En el ámbito de las Ciencias aplicadas, además de médico eminente, fue muy versado en Matemáticas y Arquitectura. Todo su interés lo puso en adquirir nuevos conocimientos sobre cualesquiera de las ramas de ese árbol de la Ciencia que tan frondoso se encontraba plantado en la Roma del siglo XVI. Lástima que no nos dejara escrito, aun parcialmente, algo sobre sus grandes conocimientos. Su figura, repito, es completamente representativa del Renacimiento, y todo se le va en andar buscando antiguos vestigios de la Roma Imperial y cambiando conocimientos con sus ilustrados amigos.
Pero Luís de Lucena no podía olvidar, en medio del boato y la magnificencia de su vivir romano, ese pequeño pedazo de mundo donde nació. Las horas mágicas de la infancia, en las que todo es fabulosamente grande y brillante, más transparente y menos trágica la vida, los días más claros y luminosos, fueron para el intelectual y universal Lucena las horas de Guadalajara. Aunque ya no quedara en esta tierra nadie de su familia, una parte de su vida pertenecía irrenunciablemente a la ciudad del Henares. Y quiso dejar constancia de ello. En su testamento se vuelca entero hacia su patria chica.

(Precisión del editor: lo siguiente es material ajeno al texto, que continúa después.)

[config.mk]
export PLATFORM = sky130hd
export DESIGN_NAME = grm_front
export DESIGN_NICKNAME = d
export VERILOG_FILES = /design/src/grm_pkg.sv /design/src/grm_front.sv
export SDC_FILE = /design/constraint.sdc
export NUM_CORES = 1
export LEC_CHECK = 0
export ABC_AREA = 1
export BUFFER_PORTS_ARGS = -buffer_cell sky130_fd_sc_hd__buf_2
export CORE_MARGIN = 5
export CORE_UTILIZATION = 27
export CTS_CLUSTER_SIZE = 12
export DETAILED_ROUTE_END_ITERATION = 8
export PLACE_DENSITY = 0.43
export SLEW_MARGIN = 20
export SYNTH_ARGS = -nofsm -noshare
export SYNTH_HDL_FRONTEND = slang
export SYNTH_SLANG_ARGS = --single-unit
[constraint.sdc]
create_clock -name clk -period 11.52 [get_ports clk]
set_clock_uncertainty 0.15 [all_clocks]
set_input_delay 1.728 -clock clk [delete_from_list [all_inputs] [get_ports clk]]
set_output_delay 1.728 -clock clk [all_outputs]
set_load 0.02 [all_outputs]
[src/grm_pkg.sv]
// shared types, constants and direction functions for the grid ray marcher
package grm_pkg;

	localparam int MAP_W      = 32;
	localparam int MAP_H      = 32;
	localparam int TILE_SHIFT = 6;
	localparam int ANGLE_BITS = 10;
	localparam int FRAC_BITS  = 8;

	localparam int MAP_XW    = $clog2(MAP_W);
	localparam int MAP_YW    = $clog2(MAP_H);
	localparam int MAP_CELLS = MAP_W * MAP_H;
	localparam int MAP_AW    = MAP_XW + MAP_YW;

	localparam int CELL_W = 5;
	localparam int TILE_W = 8;
	localparam int XY_W   = 19;
	localparam int ANG_W  = 10;
	localparam int DIST_W = 10;

	// sample position: room for the coordinate, one step of overshoot and the sign
	localparam int POS_W  = XY_W + 2;
	localparam int STEP_W = FRAC_BITS + 2;
	localparam int SH     = FRAC_BITS + TILE_SHIFT;

	localparam logic [DIST_W-1:0] MAX_DIST_RESET = DIST_W'(1000);

	localparam int JOBQ_DEPTH = 2;
	localparam int JOBQ_AW    = $clog2(JOBQ_DEPTH);

	localparam logic CMD_WRITE = 1'b0;
	localparam logic CMD_CAST  = 1'b1;

	typedef struct packed {
		logic              cmd;
		logic [CELL_W-1:0] cell_x;
		logic [CELL_W-1:0] cell_y;
		logic [TILE_W-1:0] cell_value;
		logic [XY_W-1:0]   start_x;
		logic [XY_W-1:0]   start_y;
		logic [ANG_W-1:0]  ray_angle;
	} in_item_t;

	typedef struct packed {
		logic              hit;
		logic [XY_W-1:0]   hit_x;
		logic [XY_W-1:0]   hit_y;
		logic [DIST_W-1:0] distance;
		logic [TILE_W-1:0] wall_code;
	} out_item_t;

	// classified request handed from front to back
	typedef struct packed {
		logic                     cmd;
		logic                     wr_ok;
		logic [MAP_AW-1:0]        wr_addr;
		logic [TILE_W-1:0]        wr_value;
		logic [XY_W-1:0]          start_x;
		logic [XY_W-1:0]          start_y;
		logic signed [STEP_W-1:0] dir_x;
		logic signed [STEP_W-1:0] dir_y;
	} job_t;

	typedef logic [64:0][15:0] qw_t;

	// quarter-wave sine table, q15, built by the integer recurrence
	function automatic qw_t build_qw();
		logic [63:0] prev;
		logic [63:0] cur;
		logic [63:0] nxt;
		logic [63:0] twice;
		qw_t t;
		prev = 64'd0;
		cur  = 64'd26350943;
		t[0] = 16'd0;
		t[1] = 16'((cur + 64'd16384) >> 15);
		for (int k = 2; k <= 64; k++) begin
			twice = (64'd1073418433 * cur + (64'd1 << 28)) >> 29;
			nxt   = (twice >= prev) ? twice - prev : 64'd0;
			prev  = cur;
			cur   = nxt;
			t[k]  = 16'((cur + 64'd16384) >> 15);
		end
		return t;
	endfunction

	localparam qw_t QW = build_qw();

	// p covers a quarter turn in 0..16384, result is a q15 magnitude
	function automatic logic [15:0] quarter_sine(input logic [14:0] p);
		logic [6:0]  i;
		logic [7:0]  f;
		logic [15:0] lo;
		logic [15:0] hi;
		logic [15:0] diff;
		logic [23:0] prod;
		logic [15:0] res;
		i = p[14:8];
		f = p[7:0];
		if (i >= 7'd64) begin
			res = QW[64];
		end else begin
			lo = QW[i];
			hi = QW[i + 7'd1];
			if (hi < lo) begin
				res = lo;
			end else begin
				diff = hi - lo;
				prod = 24'(diff) * 24'(f) + 24'd128;
				res  = lo + 16'(prod >> 8);
			end
		end
		return res;
	endfunction

	// unit step component: minus the sine of a 16-bit angle, FRAC_BITS fraction bits
	function automatic logic signed [STEP_W-1:0] neg_sine(input logic [15:0] a16);
		logic [14:0] arg;
		logic [15:0] m;
		logic [16:0] r;
		logic [STEP_W-1:0] mag;
		arg = a16[14] ? (15'd16384 - {1'b0, a16[13:0]}) : {1'b0, a16[13:0]};
		m   = quarter_sine(arg);
		r   = (17'(m) + (17'd1 << (14 - FRAC_BITS))) >> (15 - FRAC_BITS);
		mag = STEP_W'(r);
		return a16[15] ? signed'(mag) : -signed'(mag);
	endfunction

endpackage

[src/grm_front.sv]
// front end: takes requests, classifies them and works out the step vector
module grm_front (
	input  logic                clk,
	input  logic                arst_n,
	input  logic                push,
	input  grm_pkg::in_item_t   item,
	output logic                full,
	input  logic                hold,
	input  logic                jobq_full,
	output logic                jobq_push,
	output grm_pkg::job_t       job
);

	logic              valid_s1;
	grm_pkg::in_item_t item_s1;
	logic [15:0]       a16;
	logic              take;

	assign full      = hold || (valid_s1 && jobq_full);
	assign take      = push && !full;
	assign jobq_push = valid_s1 && !jobq_full;

	always_comb begin
		a16 = 16'(item_s1.ray_angle[grm_pkg::ANGLE_BITS-1:0]) << (16 - grm_pkg::ANGLE_BITS);
		job.cmd      = item_s1.cmd;
		job.wr_ok    = (int'(item_s1.cell_x) < grm_pkg::MAP_W) &&
			(int'(item_s1.cell_y) < grm_pkg::MAP_H);
		job.wr_addr  = {item_s1.cell_y[grm_pkg::MAP_YW-1:0],
			item_s1.cell_x[grm_pkg::MAP_XW-1:0]};
		job.wr_value = item_s1.cell_value;
		job.start_x  = item_s1.start_x;
		job.start_y  = item_s1.start_y;
		// step is (-cos, -sin), cos taken as sine a quarter turn ahead
		job.dir_x    = grm_pkg::neg_sine(a16 + 16'd16384);
		job.dir_y    = grm_pkg::neg_sine(a16);
	end

	always_ff @(posedge clk or negedge arst_n) begin
		if (!arst_n) begin
			valid_s1 <= 1'b0;
			item_s1  <= '0;
		end else begin
			if (take) begin
				valid_s1 <= 1'b1;
				item_s1  <= item;
			end else if (jobq_push) begin
				valid_s1 <= 1'b0;
			end
		end
	end

endmodule

==> impl_metrics.ini, run 1 <==
[logic_synthesis]
mappedNetlistNets = 2673
synth_warnings = 0
post_synth_edffs = 0
ys_ff_latch = 68
asyncSetResetFlopFracSynth_pct = 100.0
syn-mean-instance-area_um2 = 6.270
synth_ff_type = dfrtp_1
synth-seq-area-share_pct = 11.41
synth.lib_cells_used.distinct = 64
synthesis.instances = 2378
synth_area_um2 = 14910

[drt]
drc = 0
detail_route.wirelength_um = 57380
via_count = 17170
firstDrtPassIters = 7
avgViaCountPerCell = 5.071
antenna_violating_nets_post_route = 0
drt_iter0_markers = 1403
detail_route.wl_per_cell_um = 16.95

[finish]
final_cell_count_no_fill = 3386
mostFrequentLayoutCells = nand2_1 (464), inv_1 (283), nor2_1 (205)
layout-drive-gt1-share_pct = 29.46
nets = 2972
mostFrequentLayoutCell = nand2_1
insertedDiodeCount = 0
areaGrowthSynthToFinish_pct = 31.59
post-route-util_pct = 35.75

[critical_path]
regToRegSetupSlack_ns = 9.36
critPathMaxFanout = 6
critPathMaxStageDelay_ns = 0.53
endpoint_kind = primary output
critPathCapture = job[8]
slowest_stage = or4_1
cp.arrival_ns = 9.23
startpoint_type = flop
worstPathRequired_ns = 9.64
ff2ff_path_depth = 3
worst-path-stages = 60
cell_family_contributing_the_most_delay_on_the_critical_path = adder cells
critical_path.most_common_cell = nand2_1
cp_class = flop to primary output
worst_r2r_endpoint = job[48]$_DFFE_PN0P_
worst_r2r_startpoint = valid_s1$_DFFE_PN0P_
worst_setup_path_startpoint = a16[7]$_DFFE_PN0P_
worstPathBufferInverterCount = 11

[sta]
maximum_frequency_from_static_timing_analysis_mhz = 90.00
fin_ws_ns = 0.4092
hold_worst_slack_ns = 0.3503
slew_headroom_pct = 33.45
finalMaxSlewViolations = 0
final.min_clock_period_ns = 11.11
setup-violations-final = 0
worst_pin_slew_ns = 0.9983
timing.final.hold_violations = 0
fin_crit_sh_pct = 96.45

[global_routing]
number_of_antenna_violations_at_the_first_check_in_global_routing = 2
grt_start_max_net_pins = 79
grt_pass1_wl_um = 88690
first_global_vias = 16380
grt_remaining_overflow = 0
global_route.usage.total_pct = 17.84

[clock_tree]
count_of_hold_fix_buffers_inserted_at_cts = 0
clk_root_buf = clkbuf_16
max-clock-path-buffers = 2
cts_tree = done
cts-buffers-inserted = 9
clk-insertion-delay-late_ns = 0.32
htreeDepth = 3
clock_sinks = 68
clk_pin_slew_ns = 0.06

[placed_design]
io_buffers = 150
dp_slack_ns = 0.08169
place_congestion = 0.9603
dp_hpwl_um = 45070
placedCellCount = 3306

[die]
die_area_um2 = 60020
ioPinCount = 152
dieHeight_um = 245.0
fp-row-count = 86
fp.coreArea_um2 = 54880
effective_utilization_at_floorplan_pct = 27.17
die_w_um = 245.0

[hold_path]
worstHoldPathType = flop to flop

[flow_run]
maxCapViolCount = 0

[status]
outcome = finished clean
==> layout make-up <==
| type | instances | area [um2] |
|---|---|---|
| multi-input combinational | 1896 | 13000 |
| tap | 704 | 880.8 |
| inverter | 331 | 1252 |
| fill | 5979 | 35260 |
| clock buffer | 12 | 236.5 |
| sequential | 68 | 1703 |
| clock inverter | 4 | 26.28 |
| timing repair buffer | 371 | 2522 |
==> per-stage QoR <==
step,instance area (um2),TNS [ns]
after floorplan,14920,0
after global routing,19620,-0.5548
after detailed placement,17340,0
after CTS,17780,-0.08175
after global placement,17340,0
final,19620,0
==> cells in the mapped netlist (11+ instances only) <==
library cell / count / area share [%]
o21ai_0: 150 / 5.0
nor3_1: 33 / 1.1
dfrtp_1: 68 / 11
xnor2_1: 17 / 1.0
o21bai_1: 15 / 0.76
buf_2: 20 / 0.67
a31oi_1: 20 / 0.84
nand4_1: 18 / 0.76
nand3_2: 11 / 0.74
buf_4: 12 / 0.60
inv_1: 302 / 7.6
inv_2: 23 / 0.58
nand2_2: 25 / 1.0
a21oi_1: 175 / 5.9
mux2_2: 57 / 4.3
o211ai_1: 21 / 1.1
nand3_1: 178 / 6.0
buf_1: 11 / 0.28
nor2_1: 243 / 6.1
ha_1: 217 / 18
xor2_1: 52 / 3.1
a211oi_1: 18 / 0.91
clkbuf_1: 37 / 0.93
nand2_1: 510 / 13
==> flip-flops by register name, summed over array words and instances, names as in the netlist <==
| register | flops |
|---|---|
| a16 | 10 |
| valid_s1 | 1 |
| job | 57 |
==> how the worst min path moves through the flow <==
stage	from	endpoint	slack (ns)	depth (start not counted)
final	job[75]$_DFFE_PN0P_	job[75]$_DFFE_PN0P_	0.35	1
after global routing	job[21]$_DFFE_PN0P_	job[21]$_DFFE_PN0P_	0.37	1
after CTS	job[21]$_DFFE_PN0P_	job[21]$_DFFE_PN0P_	0.36	1
after detailed placement	job[67]$_DFFE_PN0P_	job[67]$_DFFE_PN0P_	0.34	1
after global placement	job[56]$_DFFE_PN0P_	job[56]$_DFFE_PN0P_	0.34	1
after floorplan	valid_s1$_DFFE_PN0P_	valid_s1$_DFFE_PN0P_	0.34	2
==> routing by layer <==
metal	vias to the layer above	part of all wire, %	track usage [%]	routed length, um
met2	631	46	29.25	26260
li1	8559	-	-	-
met3	72	6.3	2.341	3611
met5	-	0.019	0	11
met1	7907	46	25.37	26610
met4	2	1.5	3.267	882
==> logic make-up after synthesis <==
family	share of synthesized area, %
flip-flops	11.41
adder cells (fa/ha/maj)	19.02
AND/OR/NAND/NOR	31.48
other	0.02515
XOR/XNOR	4.163
multiplexers	4.305
buffers and inverters	11.06
AO/OA/AOI/OAI	18.54
==> timing repair <==
action | 4_1_cts | 5_1_grt
setup endpoints to repair | 9 | 18
setup buffers | 12 | 51
gates resized for setup | 27 | 338
pin swaps | 2 | 129
cloned | 0 | 1
Power of run 1 is left out: the tool's default activity adds up to more than one toggle a clock period on the data nets, which glitch-free logic cannot reach.
==> run 2: changes to the inputs <==
PLACE_DENSITY = 0.42   (was 0.43)
clock period = 13.6 ns   (was 11.52 ns; I/O delays follow)
==> impl_metrics.ini, run 2 (synthesis gave the netlist of run 1 again) <==
[sta]
timing.final.hold_violations = 0
maximum_frequency_from_static_timing_analysis_mhz = 78.67
setup_tns_ns = 0
slew_headroom_pct = 31.31
worst_pin_slew_ns = 1.030
fin_ws_ns = 0.8894
hold_worst_slack_ns = 0.3492
final.min_clock_period_ns = 12.71
fin_crit_sh_pct = 93.46
setup-violations-final = 0
finalMaxSlewViolations = 0

[die]
fp-row-count = 86
die_area_um2 = 60020
die_w_um = 245.0
ioPinCount = 152
effective_utilization_at_floorplan_pct = 27.17
fp.coreArea_um2 = 54880
dieHeight_um = 245.0

[drt]
antenna_violating_nets_post_route = 0
avgViaCountPerCell = 5.158
drt_iter0_markers = 1434
detail_route.wl_per_cell_um = 17.12
firstDrtPassIters = 7
drc = 0
detail_route.wirelength_um = 55040
via_count = 16580

[clock_tree]
count_of_hold_fix_buffers_inserted_at_cts = 0
clk_root_buf = clkbuf_16
cts_tree = done
clk-insertion-delay-late_ns = 0.32
clk_pin_slew_ns = 0.06
htreeDepth = 3
cts-buffers-inserted = 9
clock_sinks = 68
max-clock-path-buffers = 2

[global_routing]
global_route.usage.total_pct = 17.60
grt_start_max_net_pins = 79
grt_pass1_wl_um = 87890
grt_remaining_overflow = 0
number_of_antenna_violations_at_the_first_check_in_global_routing = 2
first_global_vias = 16060

[critical_path]
cp.arrival_ns = 10.52
endpoint_kind = primary output
critPathMaxFanout = 15
cell_family_contributing_the_most_delay_on_the_critical_path = simple AND/OR/NAND/NOR gates
cp_class = flop to primary output
worstPathRequired_ns = 11.41
critPathMaxStageDelay_ns = 0.50
startpoint_type = flop
worstPathBufferInverterCount = 11
slowest_stage = or4_1

[placed_design]
dp_slack_ns = 0.5839
place_area_um2 = 16470
io_buffers = 150
dp_hpwl_um = 44500
place_congestion = 0.9361

[finish]
insertedDiodeCount = 0
ff_latch_area_um2 = 1703
areaGrowthSynthToFinish_pct = 13.34
layout-drive-gt1-share_pct = 15.30
mostFrequentLayoutCells = nand2_1 (510), inv_1 (299), nor2_1 (240)
nets = 2800
final_cell_area_um2 = 16900
n_fill_cell = 6152
mostFrequentLayoutCell = nand2_1
flip_flop_count_of_the_largest_register_after_layout = 57
multi_input_area_um2 = 11650

[hold_path]
worstHoldPathType = flop to flop

[status]
outcome = finished clean

[flow_run]
maxCapViolCount = 0
==> run 2: area by class of cell <==
type	instances	share of cell area, %
Clock buffer	15	1.644
Clock inverter	1	0.02962
Inverter	331	7.479
Multi-Input combinational cell	1896	68.94
Sequential cell	68	10.08
Tap cell	704	5.213
Timing Repair Buffer	199	6.620
==> run 2: worst paths after layout <==
check	end	slack [ns]	depth (start not counted)	startpoint
max in group asynchronous	a16[6]$_DFFE_PN0P_	10.91	2	arst_n
min reg2reg	job[45]$_DFFE_PN0P_	0.35	1	job[45]$_DFFE_PN0P_
min in group asynchronous	job[59]$_DFFE_PN0P_	1.76	2	arst_n
max reg2reg	job[61]$_DFFE_PN0P_	11.40	3	valid_s1$_DFFE_PN0P_
max	job[9]	0.89	62	a16[6]$_DFFE_PN0P_
min	job[45]$_DFFE_PN0P_	0.35	1	job[45]$_DFFE_PN0P_
==> run 2: timing repair <==
item	CTS	global route
resized for setup	0	33
setup buffers	0	6
endpoints found under the setup margin	0	14
==> run 2: layer usage <==
metal | up-vias | share of wire, % | global-route usage, %
li1 | 8215 | - | -
met1 | 7669 | 48 | 25.54
met2 | 621 | 44 | 28.22
met3 | 70 | 6.6 | 2.450
met4 | 2 | 1.7 | 3.053
met5 | - | 0.036 | 0
==> run 2: worst reg2reg max path, cell delays in order, from the launching register on <==
cell     delay (ns)
dfrtp_1        0.39
nand2_1        0.15
nand3_4        0.77
mux2_2         0.63
==> run 2: stage by stage <==
stage               utilization (%)  instances
global route                  30.79       3214
CTS                           30.53       3208
finish                        30.79       3214
floorplan                         -       2378
global placement              30.02       3192
detailed placement            30.02       3192
Power of run 2 is left out for the same reason.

Lo hizo pocos días antes de morir, en agosto de 1552, en su casa de Roma, que estaba en la zona del Campo Marcio. En presencia del Dr. Juan de Valverde, Ginés de Reina Lugo, Francisco de Juan Pérez, Diego Ruiz Rubiano, su criado Luca de Lieja, Eloy Federico de Cresa y Juan Bautista Olomel. Lo más importante de este documento es lo relativo a la fundación da la capilla de Nuestra Señora de los Ángeles, aneja a la iglesia de San Miguel del Monte, en Guadalajara; y la Biblioteca Pública situada junto a dicha capilla, dando para su construcción y orden unas indicaciones muy interesantes, que bien merecen un capítulo aparte.
Todo esto no basta, sin embargo, para conocer de un modo total la figura de este paisano ilustre. El Dr. Luís de Lucena, que aunque dedicado a acumular conocimientos y a discutir con grandes intelectos las verdades de la vida y la muerte, seguramente no descuidó los honores que Italia hacia a los estómagos de los que en ella vivían, a la hora de su muerte se olvidó de todo su renacentismo y su colorista italianismo, viniendo a ser un sobrio castellano y disponiendo su entierro a su modo: se hace sin ninguna pompa, con sólo nueve cirios y una antorcha que diez pobres llevan delante, acompañando a la Cruz que precede a su cadáver. ¿Es que un muerto necesita algo más?